Below we have the latest installment of Bob Dunne’s book, 909 Days that Changed the World. We will post two chapters a week for the summer months. We suggest reading it quietly and putting yourself in the scenes. You might be amazed at how closer you can get to Jesus! Should you be interested in your own copy, the book ($14.95 plus sales tax) can be bought from his publisher Leonine Press, Barnes and Noble, or Amazon. It is also available in Nook and Kindle. You may also get an autographed copy directly from Bob by emailing him at dunnerj3@comcast.net.


Chapter 11: Jesus Calls the First Four; A Day of Miracles

One day, after so many months of quietly living in Capernaum, Jesus gets up early and walks along the shore of the Sea of Galilee from Capernaum to Bethsaida.

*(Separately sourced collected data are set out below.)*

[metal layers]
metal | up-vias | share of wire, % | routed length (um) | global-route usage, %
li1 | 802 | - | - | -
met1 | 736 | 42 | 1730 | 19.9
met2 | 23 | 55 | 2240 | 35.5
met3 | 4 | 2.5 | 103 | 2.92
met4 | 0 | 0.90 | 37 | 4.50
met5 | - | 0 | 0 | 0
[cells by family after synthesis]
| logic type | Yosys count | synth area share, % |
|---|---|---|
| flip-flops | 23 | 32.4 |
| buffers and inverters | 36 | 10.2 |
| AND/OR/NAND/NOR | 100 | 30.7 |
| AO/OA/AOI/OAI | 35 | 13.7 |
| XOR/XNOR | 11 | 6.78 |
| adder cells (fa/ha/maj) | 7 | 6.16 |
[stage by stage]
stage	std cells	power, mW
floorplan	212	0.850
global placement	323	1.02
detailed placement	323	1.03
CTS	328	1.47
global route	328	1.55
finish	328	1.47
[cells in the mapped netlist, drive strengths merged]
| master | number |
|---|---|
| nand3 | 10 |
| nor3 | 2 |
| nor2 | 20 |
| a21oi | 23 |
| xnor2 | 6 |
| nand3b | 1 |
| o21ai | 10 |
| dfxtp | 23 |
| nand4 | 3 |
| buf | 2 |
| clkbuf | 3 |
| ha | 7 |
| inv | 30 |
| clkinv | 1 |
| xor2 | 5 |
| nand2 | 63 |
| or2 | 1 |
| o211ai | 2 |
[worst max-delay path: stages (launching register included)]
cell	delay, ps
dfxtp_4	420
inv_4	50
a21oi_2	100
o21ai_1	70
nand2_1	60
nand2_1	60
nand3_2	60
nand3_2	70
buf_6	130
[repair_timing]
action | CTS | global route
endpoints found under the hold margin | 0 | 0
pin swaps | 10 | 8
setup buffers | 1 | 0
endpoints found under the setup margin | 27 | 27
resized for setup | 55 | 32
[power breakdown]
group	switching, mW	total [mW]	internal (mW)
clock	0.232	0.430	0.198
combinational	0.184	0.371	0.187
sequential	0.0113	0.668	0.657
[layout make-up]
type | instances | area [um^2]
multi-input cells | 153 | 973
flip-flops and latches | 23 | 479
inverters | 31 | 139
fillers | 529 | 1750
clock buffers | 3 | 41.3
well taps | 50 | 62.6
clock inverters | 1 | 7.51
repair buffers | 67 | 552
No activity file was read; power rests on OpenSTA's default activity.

As he nears Bethsaida, he watches from the shore as Andrew and Simon fish. After a long night of fishing, the fishermen begin sailing back towards the shore. Simon and Andrew see Jesus looking at them as they cast their nets one last time. They are close enough to shore to hear Jesus when he calls out, “Come follow me, and I will make you fishers of men” (Luke 1:16).

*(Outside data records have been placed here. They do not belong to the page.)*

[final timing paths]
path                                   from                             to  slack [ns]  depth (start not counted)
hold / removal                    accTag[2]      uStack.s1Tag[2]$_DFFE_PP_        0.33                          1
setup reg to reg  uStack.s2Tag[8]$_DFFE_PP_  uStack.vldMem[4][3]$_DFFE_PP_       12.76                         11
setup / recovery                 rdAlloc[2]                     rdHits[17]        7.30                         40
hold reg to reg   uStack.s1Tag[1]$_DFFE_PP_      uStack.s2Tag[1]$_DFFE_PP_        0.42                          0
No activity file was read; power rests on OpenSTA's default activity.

Andrew and Simon look at each other. They have seen and talked to him a number of times since he has moved to Capernaum, but never has he indicated he wanted them to drop everything and follow him. Both of them now interpret Jesus’ call as an invitation to do so, and without hesitation pull in their nets and bring their boat to shore. While they sort out the day’s catch and sell it to the local retailers, Jesus tells them he will be back shortly and walks further down the shore towards Bethsaida. He sees James and John mending their nets and calls them to follow him also. Like Andrew and Simon, they both immediately stop what they are doing, leave the boat, say goodbye to their father Zebedee, and follow Jesus. Zebedee calls out to his boys to wait, but they only turn back and smile, so all he can do is shake his head from side to side as he watches his boys go back up the shore towards Capernaum. Zebedee is not entirely surprised; his boys have spoken much about this man, and he knows they believe something great will happen with him. Although his wife very much agrees with the boys and welcomes the idea of her sons following Jesus, Zebedee is more skeptical. ‘Besides,’ he thinks to himself, ‘who is going to help me run this successful fishing business?’ How to react to a call one’s child receives from Jesus to follow him was as much an
issue for parents then as it is today.

Jesus, John, and James walk up the shore to where Andrew and Simon are wrapping up their business transactions, and the five of them proceed up the beach towards Capernaum. Jesus, smiling and clearly happy to be with these men, at first asks them questions about the day’s catch and then asks if they have a place to stay. Simon’s mother-in-law lives here, so he and Andrew tell Jesus they can stay with her. Simon’s wife, as it turns out, is already in Capernaum as her mother is ill, and she is taking care of her. John and James also have relatives in Capernaum. No one asks Jesus and he doesn’t say how long he expects them to remain in Capernaum. A day or two from now, though, the four will have a much clearer picture of what is in
store.

The next Sabbath, Jesus takes the four, along with his mother, to the temple for services. As has become the custom, Jesus is asked to read and interpret the scriptures for the congregation. This morning, however, after Jesus has read the scriptures and is seated explaining the words, a man, with wild eyes and looking disheveled, and not a normal Sabbath attendee, cries out in a loud voice from the back of the temple, “What have you come to do with us, Jesus of Nazareth? Have you come to destroy us?” (Mark 1:24). The crowd turns to look at him and then immediately turns back to Jesus to see how he will respond. They all know this crazy man and wonder what he is saying and how Jesus will react. Jesus, standing up slowly, with eyes of intensity and power, rebukes the man sternly. “Quiet! Come out of him” (Mark 1:25).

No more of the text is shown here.